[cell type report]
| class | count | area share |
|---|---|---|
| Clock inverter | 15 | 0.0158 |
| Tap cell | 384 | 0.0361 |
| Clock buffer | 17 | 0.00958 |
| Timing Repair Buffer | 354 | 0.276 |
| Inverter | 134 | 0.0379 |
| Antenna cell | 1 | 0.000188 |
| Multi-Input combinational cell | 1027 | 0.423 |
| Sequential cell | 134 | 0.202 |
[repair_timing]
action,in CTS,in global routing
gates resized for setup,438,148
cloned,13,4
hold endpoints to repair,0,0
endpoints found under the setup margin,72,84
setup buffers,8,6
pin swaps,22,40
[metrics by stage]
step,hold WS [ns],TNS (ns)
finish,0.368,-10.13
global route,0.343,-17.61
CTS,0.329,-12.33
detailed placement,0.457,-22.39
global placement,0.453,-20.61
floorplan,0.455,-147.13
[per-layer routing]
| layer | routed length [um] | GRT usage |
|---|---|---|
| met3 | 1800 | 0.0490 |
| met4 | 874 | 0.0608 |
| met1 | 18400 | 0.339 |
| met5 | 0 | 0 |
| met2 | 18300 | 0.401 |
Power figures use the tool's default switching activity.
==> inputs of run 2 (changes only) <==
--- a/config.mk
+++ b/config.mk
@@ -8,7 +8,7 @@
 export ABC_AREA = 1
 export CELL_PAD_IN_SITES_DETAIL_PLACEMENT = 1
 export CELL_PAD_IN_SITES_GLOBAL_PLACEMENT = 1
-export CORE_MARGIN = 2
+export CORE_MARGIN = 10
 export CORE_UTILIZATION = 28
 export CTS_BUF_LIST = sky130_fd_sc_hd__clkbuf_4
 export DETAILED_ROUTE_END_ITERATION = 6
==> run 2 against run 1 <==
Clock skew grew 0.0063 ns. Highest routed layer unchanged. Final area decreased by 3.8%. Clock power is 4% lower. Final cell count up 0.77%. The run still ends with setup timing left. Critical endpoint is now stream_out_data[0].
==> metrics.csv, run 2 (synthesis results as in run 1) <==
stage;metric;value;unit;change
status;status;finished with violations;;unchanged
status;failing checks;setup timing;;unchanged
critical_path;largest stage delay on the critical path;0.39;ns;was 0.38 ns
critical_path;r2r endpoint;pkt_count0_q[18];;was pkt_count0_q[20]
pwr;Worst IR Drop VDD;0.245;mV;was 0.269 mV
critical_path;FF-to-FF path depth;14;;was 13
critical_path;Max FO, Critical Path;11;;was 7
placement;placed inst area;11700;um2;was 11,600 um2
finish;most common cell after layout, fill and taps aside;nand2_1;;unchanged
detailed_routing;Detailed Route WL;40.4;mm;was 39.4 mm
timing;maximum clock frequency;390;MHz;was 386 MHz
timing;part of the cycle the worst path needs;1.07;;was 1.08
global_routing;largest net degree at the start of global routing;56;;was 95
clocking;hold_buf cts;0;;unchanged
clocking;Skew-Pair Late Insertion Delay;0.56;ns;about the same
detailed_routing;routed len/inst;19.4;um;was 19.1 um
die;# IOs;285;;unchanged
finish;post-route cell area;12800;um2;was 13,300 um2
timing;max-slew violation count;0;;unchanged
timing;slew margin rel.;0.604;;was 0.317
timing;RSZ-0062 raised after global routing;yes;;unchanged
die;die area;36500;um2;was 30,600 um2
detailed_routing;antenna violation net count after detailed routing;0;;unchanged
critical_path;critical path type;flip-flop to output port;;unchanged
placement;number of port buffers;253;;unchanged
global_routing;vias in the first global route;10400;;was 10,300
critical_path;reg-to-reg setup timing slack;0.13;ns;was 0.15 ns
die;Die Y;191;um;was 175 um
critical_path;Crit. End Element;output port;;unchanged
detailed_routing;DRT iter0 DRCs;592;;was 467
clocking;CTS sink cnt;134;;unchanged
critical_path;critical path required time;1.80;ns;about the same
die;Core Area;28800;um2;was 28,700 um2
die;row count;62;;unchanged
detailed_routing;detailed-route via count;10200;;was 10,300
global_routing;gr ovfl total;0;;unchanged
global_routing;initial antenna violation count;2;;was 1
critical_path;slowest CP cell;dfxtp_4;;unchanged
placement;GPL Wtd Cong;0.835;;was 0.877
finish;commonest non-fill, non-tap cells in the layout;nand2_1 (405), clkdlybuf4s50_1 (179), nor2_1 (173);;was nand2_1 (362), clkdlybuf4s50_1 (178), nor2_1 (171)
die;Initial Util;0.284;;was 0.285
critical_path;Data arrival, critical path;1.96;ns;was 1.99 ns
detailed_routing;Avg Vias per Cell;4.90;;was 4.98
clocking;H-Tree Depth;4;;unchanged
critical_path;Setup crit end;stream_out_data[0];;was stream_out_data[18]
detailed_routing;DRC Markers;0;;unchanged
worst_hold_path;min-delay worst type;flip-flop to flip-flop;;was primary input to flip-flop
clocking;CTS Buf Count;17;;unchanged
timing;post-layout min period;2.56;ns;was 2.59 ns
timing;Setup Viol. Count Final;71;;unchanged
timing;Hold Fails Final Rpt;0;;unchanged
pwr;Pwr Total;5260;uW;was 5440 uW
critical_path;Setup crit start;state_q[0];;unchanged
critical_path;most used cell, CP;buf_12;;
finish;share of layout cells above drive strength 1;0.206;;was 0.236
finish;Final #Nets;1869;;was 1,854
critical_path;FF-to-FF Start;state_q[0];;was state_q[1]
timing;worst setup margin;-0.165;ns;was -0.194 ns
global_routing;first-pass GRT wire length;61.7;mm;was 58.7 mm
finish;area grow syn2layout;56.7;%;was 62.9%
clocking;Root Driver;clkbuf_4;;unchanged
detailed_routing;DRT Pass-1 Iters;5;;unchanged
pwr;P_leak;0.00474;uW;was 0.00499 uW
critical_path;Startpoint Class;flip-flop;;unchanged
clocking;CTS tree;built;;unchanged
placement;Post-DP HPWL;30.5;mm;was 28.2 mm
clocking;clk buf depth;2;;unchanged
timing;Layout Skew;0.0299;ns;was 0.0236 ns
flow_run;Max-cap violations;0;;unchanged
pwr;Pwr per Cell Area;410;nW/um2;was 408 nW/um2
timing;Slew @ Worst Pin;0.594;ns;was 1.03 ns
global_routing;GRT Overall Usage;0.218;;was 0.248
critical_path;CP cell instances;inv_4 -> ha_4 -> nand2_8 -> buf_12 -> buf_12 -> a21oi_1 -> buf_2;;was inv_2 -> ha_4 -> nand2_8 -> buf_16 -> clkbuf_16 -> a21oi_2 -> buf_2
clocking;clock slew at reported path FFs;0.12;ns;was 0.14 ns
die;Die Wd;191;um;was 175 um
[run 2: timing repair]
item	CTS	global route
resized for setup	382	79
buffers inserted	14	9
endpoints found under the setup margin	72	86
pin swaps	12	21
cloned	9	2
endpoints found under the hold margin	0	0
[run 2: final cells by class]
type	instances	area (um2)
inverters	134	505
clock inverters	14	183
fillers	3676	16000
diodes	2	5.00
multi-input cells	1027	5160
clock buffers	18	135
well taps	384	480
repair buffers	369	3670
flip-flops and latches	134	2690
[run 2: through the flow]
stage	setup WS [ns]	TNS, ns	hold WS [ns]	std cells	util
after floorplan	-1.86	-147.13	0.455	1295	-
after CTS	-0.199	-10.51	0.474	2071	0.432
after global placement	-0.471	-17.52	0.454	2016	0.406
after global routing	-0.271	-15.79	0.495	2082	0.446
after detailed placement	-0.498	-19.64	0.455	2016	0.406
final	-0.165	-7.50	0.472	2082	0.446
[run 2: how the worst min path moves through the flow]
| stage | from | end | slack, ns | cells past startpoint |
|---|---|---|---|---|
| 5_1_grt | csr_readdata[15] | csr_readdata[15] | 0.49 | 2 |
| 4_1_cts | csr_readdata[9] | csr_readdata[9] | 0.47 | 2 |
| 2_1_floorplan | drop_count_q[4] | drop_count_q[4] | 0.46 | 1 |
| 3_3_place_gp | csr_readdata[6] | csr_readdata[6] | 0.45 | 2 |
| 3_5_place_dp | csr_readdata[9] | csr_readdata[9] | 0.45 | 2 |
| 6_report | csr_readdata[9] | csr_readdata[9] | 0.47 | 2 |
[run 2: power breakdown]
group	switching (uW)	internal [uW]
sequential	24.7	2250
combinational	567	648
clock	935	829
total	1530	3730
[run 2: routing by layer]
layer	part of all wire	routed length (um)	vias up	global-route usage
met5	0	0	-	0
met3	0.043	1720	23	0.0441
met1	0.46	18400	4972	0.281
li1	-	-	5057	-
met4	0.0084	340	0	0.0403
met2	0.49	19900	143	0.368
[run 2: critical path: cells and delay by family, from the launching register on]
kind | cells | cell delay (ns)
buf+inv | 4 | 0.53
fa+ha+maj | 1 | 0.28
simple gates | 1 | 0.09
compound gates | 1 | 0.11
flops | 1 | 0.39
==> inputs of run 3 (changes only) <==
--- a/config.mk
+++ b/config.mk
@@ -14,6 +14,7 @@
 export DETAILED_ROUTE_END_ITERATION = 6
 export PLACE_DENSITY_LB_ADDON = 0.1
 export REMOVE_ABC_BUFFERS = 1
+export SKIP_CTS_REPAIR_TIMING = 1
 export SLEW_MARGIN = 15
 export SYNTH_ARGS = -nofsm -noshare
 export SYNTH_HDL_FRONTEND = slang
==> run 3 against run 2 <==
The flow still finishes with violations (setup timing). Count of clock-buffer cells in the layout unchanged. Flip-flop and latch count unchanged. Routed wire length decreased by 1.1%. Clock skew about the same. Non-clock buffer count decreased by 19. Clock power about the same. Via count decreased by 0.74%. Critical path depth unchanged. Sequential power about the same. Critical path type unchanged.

## Activity
For the lines above, output exactly those from the line containing "[metrics by stage]" through the line containing "die;# IOs;285;;unchanged", and skip the others.

## Task result
[metrics by stage]
step,hold WS [ns],TNS (ns)
finish,0.368,-10.13
global route,0.343,-17.61
CTS,0.329,-12.33
detailed placement,0.457,-22.39
global placement,0.453,-20.61
floorplan,0.455,-147.13
[per-layer routing]
| layer | routed length [um] | GRT usage |
|---|---|---|
| met3 | 1800 | 0.0490 |
| met4 | 874 | 0.0608 |
| met1 | 18400 | 0.339 |
| met5 | 0 | 0 |
| met2 | 18300 | 0.401 |
Power figures use the tool's default switching activity.
==> inputs of run 2 (changes only) <==
--- a/config.mk
+++ b/config.mk
@@ -8,7 +8,7 @@
 export ABC_AREA = 1
 export CELL_PAD_IN_SITES_DETAIL_PLACEMENT = 1
 export CELL_PAD_IN_SITES_GLOBAL_PLACEMENT = 1
-export CORE_MARGIN = 2
+export CORE_MARGIN = 10
 export CORE_UTILIZATION = 28
 export CTS_BUF_LIST = sky130_fd_sc_hd__clkbuf_4
 export DETAILED_ROUTE_END_ITERATION = 6
==> run 2 against run 1 <==
Clock skew grew 0.0063 ns. Highest routed layer unchanged. Final area decreased by 3.8%. Clock power is 4% lower. Final cell count up 0.77%. The run still ends with setup timing left. Critical endpoint is now stream_out_data[0].
==> metrics.csv, run 2 (synthesis results as in run 1) <==
stage;metric;value;unit;change
status;status;finished with violations;;unchanged
status;failing checks;setup timing;;unchanged
critical_path;largest stage delay on the critical path;0.39;ns;was 0.38 ns
critical_path;r2r endpoint;pkt_count0_q[18];;was pkt_count0_q[20]
pwr;Worst IR Drop VDD;0.245;mV;was 0.269 mV
critical_path;FF-to-FF path depth;14;;was 13
critical_path;Max FO, Critical Path;11;;was 7
placement;placed inst area;11700;um2;was 11,600 um2
finish;most common cell after layout, fill and taps aside;nand2_1;;unchanged
detailed_routing;Detailed Route WL;40.4;mm;was 39.4 mm
timing;maximum clock frequency;390;MHz;was 386 MHz
timing;part of the cycle the worst path needs;1.07;;was 1.08
global_routing;largest net degree at the start of global routing;56;;was 95
clocking;hold_buf cts;0;;unchanged
clocking;Skew-Pair Late Insertion Delay;0.56;ns;about the same
detailed_routing;routed len/inst;19.4;um;was 19.1 um
die;# IOs;285;;unchanged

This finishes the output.